Il y a schématiquement deux groupes de personnes. Vous avez des entrepreneurs de politisation conspirationniste, qu’on appelle communément les « théoriciens du complot ». Ce sont des désinformateurs professionnels. Ils ont un intérêt politique, idéologique à attiser cet imaginaire complotiste. Il y a un aspect économique évident : ils peuvent ouvrir des sites qui rapportent de l’argent avec la publicité, ils font des vidéos YouTube et animent des conférences rémunérées. Il y a donc une vraie économie du complotisme. À côté de cela, il y a des gens qui sont intoxiqués par ces produits-là. Vous avez parmi eux des blogueurs, qui se voient comme des « journalistes en puissance » (pas forcément des bons), simplement parce qu’ils ont un smartphone. Après un attentat, ce sont eux qui cherchent à trouver des « incohérences » et à tirer des théories complotistes. Les moyens technologiques d’information et d’expression que l’on a aujourd’hui changent complètement la donne, puisqu’ils décentralisent et multiplient de manière fantaisiste les croyances conspirationnistes. Ces « apprentisjournalistes » sont galvanisés par leurs découvertes, et font rapidement communauté entre eux.
Qui y croit ?
On a un profil socio-psychologique/ économique qui correspond à des personnes qui, en général, sont moins diplômées, appartiennent à des classes sociales en difficulté. Plus vous avez le sentiment d’avoir raté votre vie, plus vous avez tendance à y croire [c’est l’un des autres enseignements de l’étude Ifop, Ndlr]. Plus vous avez tendance à être sympathisant d’un mouvement populiste, d’extrême gauche comme d’extrême droite, plus vous aurez tendance à être perméable à ces idées complotistes.
Comment combattre efficacement les théories du complot ?
Les croyants purs et durs aux théories conspirationnistes, vous n’allez pas du tout les convaincre juste avec un article de « fact-checking » [vérification des faits, Ndlr]. Mais à côté de ces gens qui sont dans une intensité de croyance très forte, vous avez une majorité qui représente un ventre mou plus ou moins réceptif à ce discours. Ces gens ne sont pas fermés à la contradiction. Il ne faut pas prendre les gens pour des imbéciles. Ils n’ont pas de problème à écouter des contrepoints critiques.
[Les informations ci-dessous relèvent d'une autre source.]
## src/rtl/sprite_display.sv

```systemverilog
// sprite_display: animated sprite renderer for a raster video pipeline.
// Hit-tests the current pixel against a fixed-size sprite box. It then
// issues a registered address to an external 1-cycle-latency image ROM and
// returns the pixel color two cycles after the x/y sample.
// A small FSM (IDLE/PLAY/DONE) steps through NUM_FRAMES animation frames
// stored back-to-back in the ROM, one step every TICKS_PER_FRAME frame_ticks.
// Optional feature: define SPRITE_TRANSPARENCY_EN to treat ROM pixels equal
// to TRANSPARENT_COLOR as misses (color-keyed transparency).
module sprite_display #(
  parameter int unsigned LEFT_EDGE         = 90,
  parameter int unsigned SPR_WIDTH         = 35,
  parameter int unsigned SPR_HEIGHT        = 35,
  parameter int unsigned BITS_PER_COLOR    = 12,
  parameter int unsigned NUM_FRAMES        = 4,
  parameter int unsigned TICKS_PER_FRAME   = 6,
  parameter int unsigned TRANSPARENT_COLOR = 12'h000,
  parameter int unsigned ADDR_W            = 13
) (
  input  logic                      clk,
  input  logic                      reset_n,
  input  logic [9:0]                x,
  input  logic [8:0]                y,
  input  logic [31:0]               sprite_top,
  input  logic                      frame_tick,
  input  logic                      anim_en,
  input  logic                      anim_oneshot,
  input  logic                      restart,
  output logic [ADDR_W-1:0]         rom_addr,
  input  logic [BITS_PER_COLOR-1:0] rom_data,
  output logic                      inside_sprite,
  output logic [BITS_PER_COLOR-1:0] colorData,
  output logic [((NUM_FRAMES > 1) ? $clog2(NUM_FRAMES) : 1)-1:0] frame_idx,
  output logic                      anim_done
);

  localparam int unsigned FRAME_W    = (NUM_FRAMES > 1) ? $clog2(NUM_FRAMES) : 1;
  localparam int unsigned CNT_W      = (TICKS_PER_FRAME > 1) ? $clog2(TICKS_PER_FRAME) : 1;
  localparam int unsigned FRAME_SIZE = SPR_WIDTH * SPR_HEIGHT;
  localparam logic [CNT_W-1:0]   LAST_TICK  = CNT_W'(TICKS_PER_FRAME - 1);
  localparam logic [FRAME_W-1:0] LAST_FRAME = FRAME_W'(NUM_FRAMES - 1);

  // Elaboration-time sanity checks on the parameter set
  if (ADDR_W < $clog2(NUM_FRAMES * FRAME_SIZE)) begin : g_bad_addr_w
    $error("sprite_display: ADDR_W too small for NUM_FRAMES*SPR_WIDTH*SPR_HEIGHT");
  end
  if ((64'(TRANSPARENT_COLOR) >> BITS_PER_COLOR) != 64'd0) begin : g_bad_key
    $error("sprite_display: TRANSPARENT_COLOR wider than BITS_PER_COLOR");
  end

  typedef enum logic [1:0] {
    IDLE = 2'd0,
    PLAY = 2'd1,
    DONE = 2'd2
  } anim_state_t;

  anim_state_t        state, state_next;
  logic [CNT_W-1:0]   counter, counter_next;
  logic [FRAME_W-1:0] frame_next;

  logic [31:0]        x_wide, y_wide;
  logic               pix_hit;
  logic [ADDR_W-1:0]  pix_addr;
  logic               hit_d1, hit_d2;

  // Hit test and ROM address for the current pixel, all at 32-bit unsigned
  always_comb begin
    x_wide   = 32'(x);
    y_wide   = 32'(y);
    pix_hit  = (x_wide >= LEFT_EDGE) && (x_wide < LEFT_EDGE + SPR_WIDTH) &&
               (y_wide >= sprite_top) && (y_wide < sprite_top + SPR_HEIGHT);
    pix_addr = ADDR_W'(32'(frame_idx) * FRAME_SIZE + (x_wide - LEFT_EDGE) +
                       SPR_WIDTH * (y_wide - sprite_top));
  end

  // Pixel pipeline: register ROM address and carry the hit flag two stages
  always_ff @(posedge clk or negedge reset_n) begin
    if (!reset_n) begin
      rom_addr <= '0;
      hit_d1   <= 1'b0;
      hit_d2   <= 1'b0;
    end else begin
      rom_addr <= pix_hit ? pix_addr : '0;
      hit_d1   <= pix_hit;
      hit_d2   <= hit_d1;
    end
  end

`ifdef SPRITE_TRANSPARENCY_EN
  assign inside_sprite = hit_d2 && (rom_data != BITS_PER_COLOR'(TRANSPARENT_COLOR));
`else
  assign inside_sprite = hit_d2;
`endif

  assign colorData = inside_sprite ? rom_data : '0;
  assign anim_done = (state == DONE);

  // Animation state, tick counter and frame index registers
  always_ff @(posedge clk or negedge reset_n) begin
    if (!reset_n) begin
      state     <= IDLE;
      counter   <= '0;
      frame_idx <= '0;
    end else begin
      state     <= state_next;
      counter   <= counter_next;
      frame_idx <= frame_next;
    end
  end

  // Next-state logic: disable and restart override normal playback
  always_comb begin
    state_next   = state;
    counter_next = counter;
    frame_next   = frame_idx;
    if (!anim_en) begin
      state_next   = IDLE;
      counter_next = '0;
      frame_next   = '0;
    end else if (restart) begin
      state_next   = PLAY;
      counter_next = '0;
      frame_next   = '0;
    end else begin
      case (state)
        IDLE: begin
          state_next   = PLAY;
          counter_next = '0;
          frame_next   = '0;
        end
        PLAY: begin
          if (frame_tick) begin
            if (counter == LAST_TICK) begin
              counter_next = '0;
              if (frame_idx == LAST_FRAME) begin
                if (anim_oneshot) begin
                  state_next = DONE;
                end else begin
                  frame_next = '0;
                end
              end else begin
                frame_next = frame_idx + FRAME_W'(1);
              end
            end else begin
              counter_next = counter + CNT_W'(1);
            end
          end
        end
        DONE: begin
          state_next = DONE;
        end
        default: begin
          state_next   = IDLE;
          counter_next = '0;
          frame_next   = '0;
        end
      endcase
    end
  end

endmodule

```

## config.mk

```make
export PLATFORM = sky130hd
export DESIGN_NAME = sprite_display
export DESIGN_NICKNAME = d
export VERILOG_FILES = /design/src/rtl/sprite_display.sv
export SDC_FILE = /design/constraint.sdc
export NUM_CORES = 1
export LEC_CHECK = 0
export ABC_AREA = 1
export CELL_PAD_IN_SITES_DETAIL_PLACEMENT = 1
export CELL_PAD_IN_SITES_GLOBAL_PLACEMENT = 2
export CORE_AREA = 2 2 120 145
export CTS_CLUSTER_DIAMETER = 50
export DETAILED_ROUTE_END_ITERATION = 8
export DIE_AREA = 0 0 122 147
export GPL_TIMING_DRIVEN = 0
export PLACE_DENSITY_LB_ADDON = 0.1
export SKIP_LAST_GASP = 1
export SLEW_MARGIN = 10
export SYNTH_ARGS = -nofsm -noshare
export SYNTH_HDL_FRONTEND = slang
export SYNTH_SLANG_ARGS = --single-unit
```

## constraint.sdc

```tcl
create_clock -name clk -period 4.6 [get_ports clk]
set_input_delay 0.69 -clock clk [delete_from_list [all_inputs] [get_ports clk]]
set_output_delay 0.69 -clock clk [all_outputs]
set_load 0.01 [all_outputs]
```

# Word-level counts from Yosys, hierarchy flattened
# Index checks and enable logic that the tools add are counted.
[word_totals]
ff_bits = 22
in_bits = 69
out_inout_bits = 29
word_cells = 57
[op_classes]
add_sub_neg = 7
n_mul = 2
order_cmp = 4
n_eq_ne = 10
n_mux = 21
n_reduce_logical = 7
[op_table]
columns = ["operator", "count"]
rows = [
  ["32-bit by 6-bit adder with 32-bit output (second input constant)", 1],
  ["9-bit by 32-bit greater-or-equal comparator with 1-bit output", 1],
  ["9-bit by 32-bit < comparator with 1-bit output", 1],
  ["6-bit by 32-bit multiplier with 13-bit output (first input constant)", 1],
  ["9-bit by 32-bit subtractor with 32-bit output", 1],
  ["2-bit two-way mux", 12],
  ["4-bit inequality test (second input constant)", 4],
  ["13-bit by 11-bit adder with 13-bit output", 1],
  ["13-bit adder", 1],
  ["2-bit by 11-bit multiplier with 13-bit output (second input constant)", 1],
  ["13-bit two-way mux", 1],
  ["12-bit two-way mux", 1],
  ["3-bit two-way mux", 4],
  ["10-bit by 7-bit subtractor with 11-bit output (second input constant)", 1],
  ["10-bit by 7-bit greater-or-equal comparator with 1-bit output (second input constant)", 1],
  ["10-bit by 7-bit < comparator with 1-bit output (second input constant)", 1],
  ["4-bit AND reduction", 2],
  ["2-bit one-hot mux with 3 select lines", 1],
  ["3-bit one-hot mux with 2 select lines", 1],
  ["5-bit inequality test (second input constant)", 1],
  ["2-bit equality test (second input constant)", 2],
  ["2-bit one-hot mux with 2 select lines", 1],
  ["3-bit by 1-bit adder with 3-bit output (second input constant)", 1],
  ["3-bit equality test (second input constant)", 1],
  ["other kinds (6)", 8],
]

# Longest topological paths before layout
# Gate-level depths: netlist (run 1).
[logic_depth]
ltp_word = 7
mapped_depth = 28
ltp_nobuf = 27

# Worst setup path after synthesis (run 1)
# Ideal clock, no wire load.
[synth_timing]
kind = "in2reg"
from = "input y[0]"
to = "register rom_addr[10]"
setup_ns = 0.121
arrival_ns = 4.840
required_ns = 4.479
setup_slack_ns = -0.361
cell_stages = 24
n_path_buf = 0
path_cell_list = "inv_1 ha_1 fa_1 nand3b_1 nand2_1 a31o_2 xor2_1 inv_1 nor2_1 nor2_1 ha_1 fa_1 inv_1 fa_1 inv_1 ha_1 a21oi_1 nand2_1 a21oi_1 nor2_1 o21ai_0 nand2_1 xnor2_1 nor2_2"
[synth_between]
elab_chain_len = 4
word_cells_on_any_way = 8
classes_between = "add/sub (2); mul (1); order compare (2); mux (1); reduce/logical (2)"
[synth_lines]
columns = ["item", "line_no", "rtl"]
rows = [
  ["start: declaration", "22", "input logic [8:0] y,"],
  ["9-bit by 32-bit subtractor with 32-bit output or 9-bit by 32-bit greater-or-equal comparator with 1-bit output (tied branches)", "72, 70", ""],
  ["6-bit by 32-bit multiplier with 13-bit output or 1-bit logical AND (tied branches)", "72, 69", ""],
  ["13-bit adder or 1-bit logical AND (tied branches)", "71, 70", ""],
  ["13-bit two-way mux *", "82", "rom_addr <= pix_hit ? pix_addr : '0;"],
  ["end signal: assignment", "82", ""],
  ["end: declaration", "28", "output logic [ADDR_W-1:0] rom_addr,"],
]
# Mark *: on every way between the ends. The rest lies on a longest branch, timed or not.
# A chain may end at the register's enable or synchronous reset.

# Worst setup path after layout (run 1)
[layout_timing]
from = "input y[0]"
to = "register rom_addr[11]"
# The elaborated chain is that of the path after synthesis.

==> qor.yml, run 1 <==
placement:
  dp.cells: 1020
  portBuffers: 94
  place_ws_ps: -1230
  dpl_cell_area_sq_um: 6150
  place_congestion: 0.815
  dpl.hpwl_mm: 12.7
synth:
  synth_top_family_by_area: "simple AND/OR/NAND/NOR gates"
  synth.avg_cell_area_sq_um: 6.65
  syn_nets: 874
  synth-xor-area-share_pct: 7.05
  synth_seq_cells: 22
  synth-adder-area-share_pct: 29.3
  synth_simple_gate_area_share_pct: 31.0
  yosysWarningCount: 0
  syn-instance-count: 710
  muxShareOfSynthArea_pct: 0
  synth_compound_area_share_pct: 6.68
  ys_seq_area_share_pct: 11.7
  synth_area_sq_um: 4720
  yosysUniqueCellTypes: 40
pwr:
  p_per_area_nw_per_um2: 523
  ir_worst_vdd_v: 0.000323
  power_switching_mw: 1.73
  swShare_pct: 49.1
  comb_power_share_pct: 89.2
  p_seq_share_pct: 5.7
  p_int_mw: 1.80
  power_leakage_nw: 3.38
  pwr-share-clk_pct: 5.1
  finalPower_mw: 3.53
global_routing:
  grt_max_degree: 23
  grt_pass1_wl_mm: 24.3
  antenna_found_initial: 0
  grt_overflow_total: 0
  grt_usage_pct: 16.6
  grt_pass1_vias: 5209
clocking:
  cts_buffer_depth: 2
  cts_tree: "yes"
  cts_made_buffers: 3
  clk_pin_slew_worst_paths_ps: 50
  cts_root_buffer: "clkbuf_16"
  worstSkewPairLatency_ps: 260
  cts_sinks: 22
  ctsHtreeMaxLevel: 1
timing:
  min_period_ps: 4760
  min_period_over_period_pct: 103
  hold_ws_ps: 355
  hold_viol: 0
  fin_setup_tns_ps: -473
  tightest_slew_ps: 987
  setup_violations: 5
  final.setup.worst_slack_ps: -159
  finalClockSkew_ps: 5.73
  max_slew_margin_pct: 34.0
  rsz0062_at_grt: "yes"
  drv_slew: 0
  fmaxAchievable_mhz: 210
run_status:
  violations: "setup timing"
  status: "finished with violations"
worst_setup_path:
  crit_required_ps: 4740
  crit_type: "input pin to register"
  crit_path_max_fanout: 4
  critPathCaptureType: "register"
  critPathLaunchType: "input pin"
  worstPathArrival_ps: 4900
drt:
  vias: 4840
  antenna_left: 0
  totalWireLength_mm: 14.4
  drc: 0
  vias_per_cell: 4.60
  drt_iter0_markers: 66
  first_pass_iters: 4
  wl_per_cell_microns: 13.7
floorplan:
  core.rowCount: 52
  dieWidth_microns: 122
  die_area_sq_um: 17900
  pin_count: 98
  coreArea_sq_um: 16600
  die_h_microns: 147
  start_util_pct: 28.5
finish:
  drive_above_1_share_pct: 19.3
  final_cell_mix: "159 x nand2_1, 148 x inv_1, 73 x clkdlybuf4s50_1, 51 x nor2_1, 46 x ha_1"
  design_area_sq_um: 6750
  fin_cells: 1052
  fin_util_pct: 40.7
  fin_nets: 1002
  n_antenna_cell: 0
  syn_to_final_growth_pct: 43.0
  layout_commonest_cell: "nand2_1"
flow_run:
  drv_cap: 0
hold_path:
  min_path_type: "register to register"
[power groups by stage]
stage	clock network, mW	logic (mW)	registers, mW
after floorplan	0	1.94	0.203
after global placement	0	2.45	0.205
after detailed placement	0	2.49	0.205
after CTS	0.185	3.04	0.201
after global routing	0.191	3.55	0.202
final	0.180	3.15	0.201
[cell usage after synthesis]
cell type    n  share of area [%]
and2_1       1               0.13
xnor2_1     11                2.0
o22ai_1      1               0.13
o21ai_0     15                1.6
inv_1      163                 13
nand3b_1     6               0.95
o21ai_1      1               0.11
nand3_1     41                4.3
a31o_2       1               0.19
o21bai_1     1               0.16
a22oi_1      1               0.16
nor4_1       6               0.79
a21oi_1     22                2.3
buf_4        2               0.32
nor3_1       9               0.95
or2_2        1               0.13
fa_1        26                 11
buf_6        1               0.24
nor2_2      15                2.0
nand2_4      1               0.24
o41ai_1      1               0.19
inv_2        5               0.40
dfrtp_1     22                 12
or3_1        1               0.13
nor2_1      53                4.2
nand4_1     14                1.9
o21a_1       2               0.32
a21boi_0     1               0.16
nand2_1    169                 13
a31oi_1      4               0.53
nor3_2       1               0.21
xor2_1      27                5.0
nand2_2      4               0.53
clkbuf_1     1              0.079
a41oi_1      1               0.19
nor2_4       2               0.48
ha_1        69                 18
nand3_2      3               0.64
buf_8        1               0.32
o211ai_1     4               0.64
[kinds of logic (layout without fill, tap and decap cells)]
group / Yosys count / in the layout
AND/OR/NAND/NOR: 327 / 327
buffers and inverters: 173 / 299
adder cells (fa/ha/maj): 95 / 95
AO/OA/AOI/OAI: 55 / 55
XOR/XNOR: 38 / 38
flip-flops: 22 / 22
[flip-flops by register name, indices dropped and copies added, names as in the netlist]
signal	cells
state	2
inside_sprite	1
counter	3
hit_d1	1
frame_idx	2
rom_addr	13
[per-layer routing]
layer,up-vias,wire length (microns),global-route usage (%)
met2,75,8310,34.5
met1,2297,5630,18.1
met4,0,159,2.93
met3,9,348,0.660
met5,-,0,0
li1,2459,-,-
[worst paths after layout]
check / start / endpoint / slack, ps / depth (start not counted)
worst max-delay path: y[0] / rom_addr[11] / -160 / 25
worst min-delay path: hit_d1 / inside_sprite / 350 / 0
worst max register to register: frame_idx[0] / rom_addr[12] / 590 / 17
worst min register to register: hit_d1 / inside_sprite / 350 / 0
max in group asynchronous: reset_n / rom_addr[3] / 3020 / 1
min in group asynchronous: reset_n / rom_addr[10] / 980 / 1
[timing repair]
action,CTS,global route
gates resized for setup,116,11
setup buffers,23,7
hold buffers,0,0
pin swaps,41,21
setup endpoints to repair,9,6
[worst max-delay path: stages]
cell and delay, ps:
buf_8 90, inv_12 30, ha_4 150, fa_2 370, nand3b_1 190, nand2_2 130, buf_6 110, a31o_4 170
xor2_4 200, nor2_2 80, fa_1 460, fa_1 500, inv_1 60, fa_1 540, inv_2 50, ha_4 230
nand2_2 70, inv_2 40, a21oi_2 150, nand2_1 80, nand2_2 90, nand2_2 50, a21oi_2 130, xor2_1 190
nor2_2 40
[cell type report]
| class | count | area (sq um) |
|---|---|---|
| buffer | 5 | 45.0 |
| clock buffer | 3 | 75.1 |
| fill | 2086 | 9840 |
| inverter | 168 | 646 |
| multi-input combinational | 515 | 4030 |
| sequential | 22 | 551 |
| tap | 216 | 270 |
| timing repair buffer | 123 | 1130 |
Power figures use the tool's default switching activity.
==> run 2, diff against run 1 <==
CORE_AREA = 2 2 116 141   (was 2 2 120 145)
DIE_AREA = 0 0 118 143   (was 0 0 122 147)
clock period = 5.6 ns   (was 4.6 ns; I/O delays follow)
==> run 2 against run 1 <==
The flow now finishes without violations. Non-clock buffer count down 22. Register-to-register slack better by 880 ps. Cell count down 2.8%. Critical path type unchanged.
==> qor.yml, run 2 (same netlist as run 1, synthesis figures left out) <==
timing:
  fmaxAchievable_mhz: 188
  finalClockSkew_ps: 5.14
  min_period_over_period_pct: 95.2
  max_slew_margin_pct: 31.9
  setup_violations: 0
  tightest_slew_ps: 1020
  hold_viol: 0
  min_period_ps: 5330
  drv_slew: 0
drt:
  drc: 0
  vias: 4792
  antenna_left: 0
  first_pass_iters: 4
  drt_iter0_markers: 117
  wl_per_cell_microns: 13.8
  vias_per_cell: 4.68
  totalWireLength_mm: 14.2
hold_path:
  whs_path_depth: 0
  min_from: "hit_d1"
  holdPathEnd: "inside_sprite"
  min_path_type: "register to register"
clocking:
  cts_root_buffer: "clkbuf_16"
  postCtsHoldBufs: 0
  clk_pin_slew_worst_paths_ps: 60
  cts_buffer_depth: 2
  ctsHtreeMaxLevel: 1
  cts_sinks: 22
  cts_tree: "yes"
  worstSkewPairLatency_ps: 260
  cts_made_buffers: 3
worst_setup_path:
  timing.critical_path.from: "sprite_top[7]"
  worstRegToRegCells: 17
  worstPathArrival_ps: 5490
  reg2reg_slack_ps: 1470
  r2r_start: "frame_idx[0]"
  crit_type: "input pin to register"
  critPathCaptureType: "register"
  crit_path_max_fanout: 6
  r2r_end: "rom_addr[10]"
  crit_required_ps: 5760
  critPathLaunchType: "input pin"
finish:
  fin_cells: 1023
  final-seq-area_sq_um: 551
  syn_to_final_growth_pct: 35.3
  layout_commonest_cell: "nand2_1"
  max_flop_register: "rom_addr"
  n_fill_cell: 1993
  largest_register_ffs: 13
  design_area_sq_um: 6390
  n_antenna_cell: 0
  fin_nets: 980
  final_cell_mix: "164 x nand2_1, 158 x inv_1, 85 x clkdlybuf4s50_1, 56 x ha_1, 53 x nor2_1"
  drive_above_1_share_pct: 11.3
  largestRegisters: "rom_addr: 13 flops, counter: 3 flops"
  multi_input_comb_area_sq_um: 3800
floorplan:
  coreArea_sq_um: 15500
  pin_count: 98
  dieWidth_microns: 118
  core.rowCount: 50
  die_h_microns: 143
  start_util_pct: 30.6
  die_area_sq_um: 16900
global_routing:
  grt_max_degree: 23
  grt_overflow_total: 0
  grt_pass1_vias: 5013
  grt_usage_pct: 16.6
  grt_pass1_wl_mm: 23.0
  antenna_found_initial: 0
pwr:
  p_per_area_nw_per_um2: 377
  power_leakage_nw: 3.30
  ir_worst_vdd_v: 0.000226
placement:
  dpl.hpwl_mm: 12.6
  dpl_cell_area_sq_um: 5920
  portBuffers: 94
  place_congestion: 0.820
  dp.cells: 1012
flow_run:
  drv_cap: 0
run_status:
  status: "finished, final reports clean"
==> run 2: cell count changes in the layout (fill, tap and decap cells not counted), moves of 8 or more <==
| cell | before | now |
|---|---|---|
| inv_1 | 148 | 158 |
| buf_4 | 30 | 8 |
| ha_4 | 19 | 11 |
| clkdlybuf4s50_1 | 73 | 85 |
| ha_1 | 46 | 56 |
| inv_2 | 18 | 10 |
==> run 2: metal layers <==
metal  GRT usage (%)  routed length [microns]
met1            17.1                     5540
met2            36.0                     8310
met4            3.87                      133
met3           0.759                      178
met5               0                        0
==> run 2: worst max-delay path, stage by stage <==
cell	delay, ps
clkdlybuf4s50_1	520
inv_1	110
ha_4	260
a21oi_1	270
nand3_2	160
a22oi_2	160
xor2_1	210
ha_2	200
inv_1	50
fa_1	530
inv_1	60
fa_1	490
fa_2	640
ha_4	230
nand2_4	80
nor3_4	40
nand2_1	60
o211ai_1	100
a31oi_2	230
nand3_1	120
nand2_2	80
nor2_1	40
==> run 2: through the flow <==
stage	hold slack (ps)	total power, mW	util [%]	TNS [ps]	setup slack [ps]
after floorplan	331	1.45	-	0	489
after global placement	335	1.81	38.3	-1620	-464
after detailed placement	336	1.86	38.3	-1780	-499
after CTS	349	2.16	39.6	0	26.9
after global routing	361	2.70	41.3	-12.9	-12.9
final	347	2.41	41.3	0	267
==> run 2: timing repair <==
| item | in CTS | in global routing |
|---|---|---|
| resized for setup | 17 | 46 |
| setup buffers | 3 | 4 |
| pin swaps | 4 | 15 |
| setup endpoints to repair | 3 | 3 |
| endpoints found under the hold margin | 0 | 0 |
==> run 2: power breakdown <==
| group | leakage [nW] | total (mW) | switching (mW) | internal (mW) |
|---|---|---|---|---|
| registers | 0.304 | 0.165 | 0.00318 | 0.162 |
| logic | 2.95 | 2.08 | 1.19 | 0.886 |
| clock network | 0.0442 | 0.168 | 0.0591 | 0.109 |
| total | 3.30 | 2.41 | 1.25 | 1.16 |
==> run 2: cell type report <==
type / count / share of cell area [%]
buffer: 5 / 0.705
tap: 208 / 4.07
multi-input combinational: 515 / 59.4
inverter: 168 / 9.87
sequential: 22 / 8.62
clock buffer: 4 / 1.39
timing repair buffer: 101 / 15.9
==> run 2: worst max path at each step <==
stage	endpoint	cells after the start
finish	rom_addr[12]	22
global route	rom_addr[12]	24
CTS	rom_addr[11]	25
detailed placement	rom_addr[11]	25
global placement	rom_addr[11]	25
floorplan	rom_addr[10]	24
==> run 3, diff against run 2 <==
SLEW_MARGIN = 25   (was 10)
==> run 3 against run 2 <==
Sequential share of layout area about the same. Combinational power fell by 4%. Final area is 0.12% lower. Clock skew up 2.7 ps. Sequential power is essentially flat. Sequential cell count stayed put. Clock-buffer cell count did not move. Worst setup slack improved by 66 ps. Register-to-register slack improved by 20 ps. Critical path type unchanged.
Ce phénomène est-il réellement dangereux ?
Ça pose un certain nombre de menaces sur la santé publique, s’il y a de la désinformation sur les vaccins par exemple. C’est aussi un danger pour la démocratie : si on ne partage plus la même réalité, on ne peut plus définir ce qu’est le bien commun. Tout cela est aussi corrélé à des discours extrémistes en général. À travers l’histoire, ça a légitimé des passages à l’acte violents, génocidaires ou terroristes.
Comment expliquer le développement très important des théories du complot ces dernières années ?
Internet permet de les diffuser à une large échelle. N’importe qui a la possibilité de devenir vecteur de ces choses-là. Ce qu’il faut comprendre, c’est que plus les gens sont exposés à des idées, plus ils ont tendance à y croire, même inconsciemment : c’est l’effet de vérité illusoire. Le succès contemporain de ces théories du complot, leur influence sur les représentations collectives vient de l’environnement technologique dans lequel on est. Pour s’informer, il y a des gens qui n’utilisent plus qu’Internet… sans forcément suivre des médias traditionnels qui ont une certaine déontologie. Lire Le Monde, ça n’est pas lire la Bible, les journalistes peuvent se tromper et avoir des partis pris ; mais ça n’a rien à voir avec s’informer via un blog anonyme dont on ne connaît ni les méthodes de travail, ni les réelles motivations.
Les moyens technologiques que l’on a aujourd’hui changent complètement la donne ”
Que penser des « gilets jaunes » qui se disent « questionnistes » ?
C’est un élément de langage commun dans la rhétorique complotiste, ça ne veut rien dire. C’est une manière de se mettre en position de ne pas être contesté, puisqu’on ne pose que des questions. C’est une manoeuvre, pas très courageuse.